Mormons Dismayed by Harsh Spotlight
By SUZANNE SATALINE
February 8, 2008; Page A1

Mitt Romney's campaign for the presidency brought more attention to the Mormon Church than it has had in years. What the church discovered was not heartening. Critics of its doctrines and culture launched frequent public attacks. Polling data showed that far more Americans say they'd never vote for a Mormon than those who admitted they wouldn't choose a woman or an African-American. A Wall Street Journal/NBC News poll in late January revealed that 50% of Americans said they would have reservations or be "very uncomfortable" about a Mormon as president. That same poll found that 81% would be "enthusiastic" or "comfortable" with an African-American and 76% with a woman. The Mormon religion "was the silent factor in a lot of the decision making by evangelicals and others," says Democratic pollster Peter Hart, who conducted the poll. The Romney campaign ran into "a religious bias head wind," Mr. Hart and his Republican polling partner, Bill McInurff, wrote late last month.

(snip)

Nevertheless, Mr. Romney's campaign exposed a surprisingly virulent strain of anti-Mormonism that had been largely hidden to the general public. In December, political pundit and actor Lawrence O'Donnell Jr. unleashed a tirade on the "McLaughlin Group" television talk show, tearing into the Mormon Church and Mr. Romney's faith. "Romney comes from a religion founded by a criminal who was anti-American, pro-slavery, and a rapist. And he comes from that lineage and says, 'I respect this religion fully.'...He's got to answer." Mormons were outraged. Hundreds complained to the show and on radio talk shows and the Internet, protesting that the remarks about church founder Joseph Smith were bigoted and unfounded.
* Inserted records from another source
**src/kclc_pkg.sv**
```systemverilog
// Types, codes and constants of the keypad code lock controller.
package kclc_pkg;

    // Lock modes, as reported in the result
    typedef enum logic [3:0] {
        M_IDLE,
        M_ENTRY,
        M_OLD,
        M_NEW,
        M_RESET,
        M_AUTH,
        M_ID,
        M_OPEN,
        M_LOCKOUT,
        M_PERM
    } t_mode;

    // Event codes reported with each result
    typedef enum logic [3:0] {
        E_NONE,
        E_OPENED,
        E_WRONG,
        E_CHANGED,
        E_RESET,
        E_ENROL,
        E_DELETE,
        E_LOCKOUT,
        E_LOCKED
    } t_event;

    // Request kinds carried in tuser
    typedef enum logic [1:0] {
        CMD_KEY,
        CMD_TICK,
        CMD_FINGER,
        CMD_REMOTE
    } t_cmd;

    // Configuration register indexes
    localparam logic [2:0] CFG_MASTER  = 3'd0;
    localparam logic [2:0] CFG_DEFAULT = 3'd1;
    localparam logic [2:0] CFG_OPEN    = 3'd2;
    localparam logic [2:0] CFG_SHORT   = 3'd3;
    localparam logic [2:0] CFG_LONG    = 3'd4;

    // Key codes
    localparam logic [3:0] KEY_A    = 4'd10;
    localparam logic [3:0] KEY_B    = 4'd11;
    localparam logic [3:0] KEY_C    = 4'd12;
    localparam logic [3:0] KEY_D    = 4'd13;
    localparam logic [3:0] KEY_STAR = 4'd14;
    localparam logic [3:0] KEY_HASH = 4'd15;

    // Remote bytes
    localparam logic [7:0] REMOTE_OPEN  = 8'd97;
    localparam logic [7:0] REMOTE_CLOSE = 8'd122;

    // Failure thresholds
    localparam logic [2:0] FAIL_SHORT = 3'd3;
    localparam logic [2:0] FAIL_LONG  = 3'd4;
    localparam logic [2:0] FAIL_MAX   = 3'd5;

    // Defaults after reset
    localparam int          CODE_KEYS_DEF     = 6;
    localparam logic [23:0] MASTER_PW_RST     = 24'h111111;
    localparam logic [23:0] DEFAULT_PW_RST    = 24'h123456;
    localparam logic [15:0] OPEN_TICKS_RST    = 16'd5000;
    localparam logic [15:0] SHORT_TICKS_RST   = 16'd10000;
    localparam logic [15:0] LONG_TICKS_RST    = 16'd20000;

    // Build a code of n keys alternating two keys, first key in nibble n-1 (top of the code)
    function automatic logic [31:0] alt_pattern(input int n, input logic [3:0] even_key,
                                                input logic [3:0] odd_key);
        logic [31:0] p;
        p = '0;
        for (int i = 0; i < 8; i++) begin
            if (i < n) begin
                p = {p[27:0], ((i % 2) == 1) ? odd_key : even_key};
            end
        end
        return p;
    endfunction

endpackage

```
**src/keypad_code_lock_controller.sv**
```systemverilog
// Keypad code lock controller: event decode, lock state and result register.
//
// Requests arrive on the slave stream: tuser holds the kind (key, tick,
// fingerprint result, remote byte), tdata the key code, match flag and byte.
// Every accepted request yields exactly one result on the master stream:
// latch drive, mode, failure count, keys entered, event, ID and the ticks
// left in the door-open or lockout period.
// Configuration registers (master and default password, open, short and
// long lock ticks) are written on the cfg channel, which is always ready;
// write them only while no request is in flight.
// The result is registered: it goes into the result register, or into the skid register while the receiver stalls.
// Throughput: one request per cycle while the skid register is empty; the whole state update is one pass of
// logic from the stored state into the state and result registers.
// A result register and a one-entry skid register sit on the output, so the
// slave side stays ready while the receiver stalls until both are full,
// then tready drops until the receiver takes a result.
// Reset (synchronous, active low) sets idle mode, closed latch, zero fail
// count, the default stored password and the default configuration.
module keypad_code_lock_controller
    import kclc_pkg::*;
#(
    parameter int CODE_KEYS = CODE_KEYS_DEF
) (
    input  logic        i_clk,
    input  logic        i_rst_n,
    // slave request stream
    input  logic        i_s_axis_tvalid,
    output logic        o_s_axis_tready,
    // tdata: key_code[3:0], finger_ok[4], remote_byte[12:5], zero [15:13]
    input  logic [15:0] i_s_axis_tdata,
    // tuser: cmd[1:0]
    input  logic [1:0]  i_s_axis_tuser,
    // master result stream
    output logic        o_m_axis_tvalid,
    input  logic        i_m_axis_tready,
    // tdata: latch_on[0], mode[4:1], fail_count[7:5], keys_entered[10:8],
    // event_res[14:11], request_id[18:15], remaining_ticks[34:19], zero [39:35]
    output logic [39:0] o_m_axis_tdata,
    // configuration write channel
    input  logic        i_cfg_valid,
    output logic        o_cfg_ready,
    input  logic [2:0]  i_cfg_index,
    input  logic [23:0] i_cfg_data
);

    localparam int CW = 4 * CODE_KEYS;
    localparam int KW = $clog2(CODE_KEYS);
    localparam logic [31:0] CODE_MASK = 32'({CW{1'b1}});
    localparam logic [CW-1:0] PAT_CHANGE = CW'(alt_pattern(CODE_KEYS, KEY_STAR, KEY_HASH));
    localparam logic [CW-1:0] PAT_RESET  = CW'(alt_pattern(CODE_KEYS, KEY_D, KEY_C));
    localparam logic [KW-1:0] LAST_KEY   = KW'(CODE_KEYS - 1);

    // configuration registers
    logic [23:0] r_master_pw;
    logic [23:0] r_default_pw;
    logic [15:0] r_open_ticks;
    logic [15:0] r_short_ticks;
    logic [15:0] r_long_ticks;

    // lock state
    t_mode       r_mode,     n_mode;
    logic [CW-1:0] r_code,   n_code;
    logic [KW-1:0] r_keys,   n_keys;
    logic [23:0] r_stored_pw, n_stored_pw;
    logic [2:0]  r_fails,    n_fails;
    logic [15:0] r_count,    n_count;
    logic        r_latch,    n_latch;
    logic        r_purpose,  n_purpose;

    // output and skid registers
    logic        r_out_valid;
    logic [39:0] r_out_data;
    logic        r_skid_valid;
    logic [39:0] r_skid_data;

    // request decode
    logic        s_accept;
    logic        m_take;
    t_cmd        req_cmd;
    logic [3:0]  req_key;
    logic        req_finger;
    logic [7:0]  req_byte;

    // combinational results of one request
    logic [CW-1:0] code_shift;
    logic [31:0] code_ext;
    logic        hit_stored;
    logic        hit_master;
    logic [2:0]  fail_cnt;
    t_mode       fail_mode;
    logic [15:0] fail_ticks;
    t_event      fail_event;
    logic [15:0] count_dec;
    t_event      res_event;
    logic [3:0]  res_id;
    logic [39:0] res_data;

    assign s_accept        = i_s_axis_tvalid && o_s_axis_tready;
    assign m_take          = r_out_valid && i_m_axis_tready;
    assign o_s_axis_tready = !r_skid_valid;
    assign o_m_axis_tvalid = r_out_valid;
    assign o_m_axis_tdata  = r_out_data;
    assign o_cfg_ready     = 1'b1;

    assign req_cmd    = t_cmd'(i_s_axis_tuser);
    assign req_key    = i_s_axis_tdata[3:0];
    assign req_finger = i_s_axis_tdata[4];
    assign req_byte   = i_s_axis_tdata[12:5];

    // shift the key in and compare the finished code
    assign code_shift = {r_code[CW-5:0], req_key};
    assign code_ext   = 32'(code_shift);
    assign hit_stored = code_ext == (32'(r_stored_pw) & CODE_MASK);
    assign hit_master = code_ext == (32'(r_master_pw) & CODE_MASK);
    assign count_dec  = (r_count != 16'd0) ? r_count - 16'd1 : 16'd0;

    // outcome of a failed code
    always_comb begin
        fail_cnt   = (r_fails < FAIL_MAX) ? r_fails + 3'd1 : r_fails;
        fail_ticks = r_count;
        if (fail_cnt == FAIL_SHORT) begin
            fail_mode  = M_LOCKOUT;
            fail_ticks = r_short_ticks;
            fail_event = E_LOCKOUT;
        end else if (fail_cnt == FAIL_LONG) begin
            fail_mode  = M_LOCKOUT;
            fail_ticks = r_long_ticks;
            fail_event = E_LOCKOUT;
        end else if (fail_cnt >= FAIL_MAX) begin
            fail_mode  = M_PERM;
            fail_event = E_LOCKED;
        end else begin
            fail_mode  = M_IDLE;
            fail_event = E_WRONG;
        end
    end

    // next state of the lock for the request at the input
    always_comb begin
        n_mode      = r_mode;
        n_code      = r_code;
        n_keys      = r_keys;
        n_stored_pw = r_stored_pw;
        n_fails     = r_fails;
        n_count     = r_count;
        n_latch     = r_latch;
        n_purpose   = r_purpose;
        res_event   = E_NONE;
        res_id      = 4'd0;
        case (req_cmd)
            CMD_KEY: begin
                case (r_mode)
                    M_IDLE: begin
                        n_code = '0;
                        n_keys = '0;
                        if (req_key == KEY_STAR) begin
                            n_mode = M_ENTRY;
                        end else if (req_key == KEY_D) begin
                            n_mode = M_RESET;
                        end else if (req_key == KEY_A) begin
                            n_mode    = M_AUTH;
                            n_purpose = 1'b0;
                        end else if (req_key == KEY_B) begin
                            n_mode    = M_AUTH;
                            n_purpose = 1'b1;
                        end
                    end
                    M_ENTRY, M_OLD, M_NEW, M_RESET, M_AUTH: begin
                        if (r_mode == M_ENTRY && req_key == KEY_C) begin
                            n_code = '0;
                            n_keys = '0;
                        end else if (r_keys != LAST_KEY) begin
                            n_code = code_shift;
                            n_keys = r_keys + 1'b1;
                        end else begin
                            // code complete: act on it and clear the entry
                            n_code = '0;
                            n_keys = '0;
                            case (r_mode)
                                M_ENTRY: begin
                                    if (code_shift == PAT_CHANGE) begin
                                        n_mode = M_OLD;
                                    end else if (hit_stored || hit_master) begin
                                        n_latch   = 1'b1;
                                        n_count   = r_open_ticks;
                                        n_mode    = M_OPEN;
                                        res_event = E_OPENED;
                                    end else begin
                                        n_fails   = fail_cnt;
                                        n_mode    = fail_mode;
                                        n_count   = fail_ticks;
                                        res_event = fail_event;
                                    end
                                end
                                M_OLD: begin
                                    if (hit_stored) begin
                                        n_mode = M_NEW;
                                    end else begin
                                        n_fails   = fail_cnt;
                                        n_mode    = fail_mode;
                                        n_count   = fail_ticks;
                                        res_event = fail_event;
                                    end
                                end
                                M_NEW: begin
                                    n_stored_pw = code_ext[23:0];
                                    n_mode      = M_IDLE;
                                    res_event   = E_CHANGED;
                                end
                                M_RESET: begin
                                    if (code_shift == PAT_RESET) begin
                                        n_stored_pw = r_default_pw;
                                        res_event   = E_RESET;
                                    end
                                    n_mode = M_IDLE;
                                end
                                default: begin
                                    if (hit_master) begin
                                        n_mode = M_ID;
                                    end else begin
                                        n_fails   = fail_cnt;
                                        n_mode    = fail_mode;
                                        n_count   = fail_ticks;
                                        res_event = fail_event;
                                    end
                                end
                            endcase
                        end
                    end
                    M_ID: begin
                        res_id    = req_key;
                        n_mode    = M_IDLE;
                        res_event = r_purpose ? E_DELETE : E_ENROL;
                    end
                    default: begin
                    end
                endcase
            end
            CMD_TICK: begin
                if (r_mode == M_OPEN || r_mode == M_LOCKOUT) begin
                    n_count = count_dec;
                    if (count_dec == 16'd0) begin
                        if (r_mode == M_OPEN) begin
                            n_latch = 1'b0;
                            n_fails = 3'd0;
                        end
                        n_mode = M_IDLE;
                    end
                end
            end
            CMD_FINGER: begin
                if (r_mode == M_IDLE || r_mode == M_PERM) begin
                    if (req_finger) begin
                        n_latch   = 1'b1;
                        n_count   = r_open_ticks;
                        n_mode    = M_OPEN;
                        res_event = E_OPENED;
                    end else begin
                        res_event = E_WRONG;
                    end
                end
            end
            default: begin
                if (r_mode == M_IDLE) begin
                    if (req_byte == REMOTE_OPEN) begin
                        n_latch   = 1'b1;
                        res_event = E_OPENED;
                    end else if (req_byte == REMOTE_CLOSE) begin
                        n_latch = 1'b0;
                    end
                end
            end
        endcase
        // drop the countdown outside timed modes
        if (n_mode != M_OPEN && n_mode != M_LOCKOUT) begin
            n_count = 16'd0;
        end
    end

    // pack the result of the request
    always_comb begin
        res_data        = '0;
        res_data[0]     = n_latch;
        res_data[4:1]   = n_mode;
        res_data[7:5]   = n_fails;
        res_data[10:8]  = 3'(n_keys);
        res_data[14:11] = res_event;
        res_data[18:15] = res_id;
        res_data[34:19] = n_count;
    end

    // configuration registers
    always_ff @(posedge i_clk) begin
        if (!i_rst_n) begin
            r_master_pw   <= MASTER_PW_RST;
            r_default_pw  <= DEFAULT_PW_RST;
            r_open_ticks  <= OPEN_TICKS_RST;
            r_short_ticks <= SHORT_TICKS_RST;
            r_long_ticks  <= LONG_TICKS_RST;
        end else if (i_cfg_valid) begin
            case (i_cfg_index)
                CFG_MASTER:  r_master_pw   <= i_cfg_data;
                CFG_DEFAULT: r_default_pw  <= i_cfg_data;
                CFG_OPEN:    r_open_ticks  <= i_cfg_data[15:0];
                CFG_SHORT:   r_short_ticks <= i_cfg_data[15:0];
                CFG_LONG:    r_long_ticks  <= i_cfg_data[15:0];
                default: begin
                end
            endcase
        end
    end

    // lock state: advance on each accepted request
    always_ff @(posedge i_clk) begin
        if (!i_rst_n) begin
            r_mode      <= M_IDLE;
            r_code      <= '0;
            r_keys      <= '0;
            r_stored_pw <= DEFAULT_PW_RST;
            r_fails     <= 3'd0;
            r_count     <= 16'd0;
            r_latch     <= 1'b0;
            r_purpose   <= 1'b0;
        end else if (s_accept) begin
            r_mode      <= n_mode;
            r_code      <= n_code;
            r_keys      <= n_keys;
            r_stored_pw <= n_stored_pw;
            r_fails     <= n_fails;
            r_count     <= n_count;
            r_latch     <= n_latch;
            r_purpose   <= n_purpose;
        end
    end

    // result register with skid stage
    always_ff @(posedge i_clk) begin
        if (!i_rst_n) begin
            r_out_valid  <= 1'b0;
            r_skid_valid <= 1'b0;
        end else if (m_take) begin
            if (r_skid_valid) begin
                r_out_valid  <= 1'b1;
                r_skid_valid <= 1'b0;
            end else begin
                r_out_valid <= s_accept;
            end
        end else if (s_accept) begin
            if (!r_out_valid) begin
                r_out_valid <= 1'b1;
            end else begin
                r_skid_valid <= 1'b1;
            end
        end
    end

    // result payload: hold unless moved
    always_ff @(posedge i_clk) begin
        if (m_take) begin
            if (r_skid_valid) begin
                r_out_data <= r_skid_data;
            end else if (s_accept) begin
                r_out_data <= res_data;
            end
        end else if (s_accept) begin
            if (!r_out_valid) begin
                r_out_data <= res_data;
            end else begin
                r_skid_data <= res_data;
            end
        end
    end

endmodule

```
File: src/sv/grid_maze_dfs_solver_assert.svh
// ----------------------------------------------------------------------------
// grid_maze_dfs_solver_assert.svh
// Assertion macros shared by the maze solver modules. They expect a clock
// named clk and a synchronous active-high reset named rst in scope.
// ----------------------------------------------------------------------------
`ifndef GRID_MAZE_DFS_SOLVER_ASSERT_SVH
`define GRID_MAZE_DFS_SOLVER_ASSERT_SVH

// same-cycle implication
`define GMDS_ASSERT_IMPL(label, ante, cons, msg) \
  label: assert property (@(posedge clk) disable iff (rst) (ante) |-> (cons)) \
    else $error(msg);

// next-cycle implication
`define GMDS_ASSERT_NEXT(label, ante, cons, msg) \
  label: assert property (@(posedge clk) disable iff (rst) (ante) |=> (cons)) \
    else $error(msg);

`endif

File: src/sv/gmds_pkg.sv
// ----------------------------------------------------------------------------
// gmds_pkg
// Types, codes and defaults shared by the grid maze solver modules.
// ----------------------------------------------------------------------------
package gmds_pkg;

  localparam int GMDS_GRID_SIZE = 8;

  localparam logic [2:0] MARK_EMPTY = 3'd0;
  localparam logic [2:0] MARK_BLOCK = 3'd1;
  localparam logic [2:0] MARK_START = 3'd2;
  localparam logic [2:0] MARK_END   = 3'd3;
  localparam logic [2:0] MARK_PATH  = 3'd4;
  localparam logic [2:0] MARK_DEAD  = 3'd5;

  localparam logic [2:0] DIR_UP    = 3'd0;
  localparam logic [2:0] DIR_RIGHT = 3'd1;
  localparam logic [2:0] DIR_DOWN  = 3'd2;
  localparam logic [2:0] DIR_LEFT  = 3'd3;
  localparam logic [2:0] DIR_DONE  = 3'd4;

  typedef enum logic [1:0] {
    ACT_WRITE = 2'd0,
    ACT_RUN   = 2'd1,
    ACT_READ  = 2'd2,
    ACT_CLEAR = 2'd3
  } action_t;

  typedef enum logic [2:0] {
    ST_IDLE,
    ST_SWEEP,
    ST_LOOK,
    ST_ENTER,
    ST_STEP,
    ST_POP_LD,
    ST_DONE,
    ST_RDOUT
  } state_t;

  typedef enum logic [3:0] {
    OP_NONE,
    OP_ACCEPT,
    OP_SWEEP,
    OP_LOOK,
    OP_ENTER,
    OP_STEP,
    OP_POP,
    OP_POP_LOAD,
    OP_OUT_RUN,
    OP_OUT_READ
  } dp_op_t;

  typedef struct packed {
    dp_op_t op;
  } cmd_t;

  typedef struct packed {
    logic sweep_done;
    logic start_inside;
    logic enter_end;
    logic sp_zero;
    logic sp_last;
    logic dir_done;
    logic nbr_ok;
    logic out_busy;
  } sts_t;

endpackage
Mr. O'Donnell, a former MSNBC commentator who plays a lawyer for polygamists on the HBO drama "Big Love," says he has nothing to apologize for. "Everything I said was true," he says. Although the McLaughlin Group says it will keep Mr. O'Donnell off the air for now, neither MSNBC nor HBO plans to take action against him, spokespeople say.

(snip)

For Mormons, Mr. O'Donnell's comments were a rallying cry. Members of the Church of Jesus Christ of Latter-day Saints are taught not to argue with outsiders over faith. But as criticism of their church rose to new heights during the campaign, they took on their antagonists like never before, in a wave of activism encouraged by church leadership. Mormon leaders and church members say they were initially unprepared for the intensity of attacks, which many say were unprecedented in modern times. The attacks, they say, are a sign that their long struggle for wide acceptance in America is far from over, despite global church expansion and prosperity. On the Internet, the Romney bid prompted an outpouring of broadsides against Mormonism from both the secular and religious worlds. Evangelical Christian speakers who consider it their mission to criticize Mormon beliefs lectured to church congregations across the country. Richard John Neuhaus, editor of the Catholic journal First Things, wrote that a Mormon presidency would threaten Christian faiths. Atheist author Christopher Hitchens called Mormonism "a mad cult" on Slate.com, and Bill Keller, a former convict who runs an online ministry in Florida, told a national radio audience that a vote for Mr. Romney was a vote for Satan.

(snip)

Among the most active critics were practitioners of evangelical Christian "apologetics" -- speakers and writers who make their mission to actively defend their faith. For some of them, that involves criticizing Mormonism. At the Life Point Bible Church in Quincy, Ill., last month, evangelical apologist Rocky Hulse told 35 members that Mr. Romney should not be considered a Christian. Mr. Hulse, a former Mormon, told the group that Mormons believe in more than one god and that they believe God impregnated Mary in the normal fashion, not by granting her a virgin birth. The audience sat rapt... In December, while campaigning for the Iowa caucuses, former Baptist preacher and Republican candidate Mike Huckabee asked a magazine reporter: "Don't Mormons believe that Jesus and the devil are brothers?" The Southern Baptist Convention, Mr. Huckabee's denomination, posts essays on its Web site saying Mormonism is a non-Christian cult... (Mr. Huckabee himself may face voter opposition for his religious views. The January Wall Street Journal/NBC News poll showed that 45% of Americans have concerns about an evangelical Christian as president.)


(snip)


URL for this article:
http://online.wsj.com/article/SB120243323721852411.html (subscription)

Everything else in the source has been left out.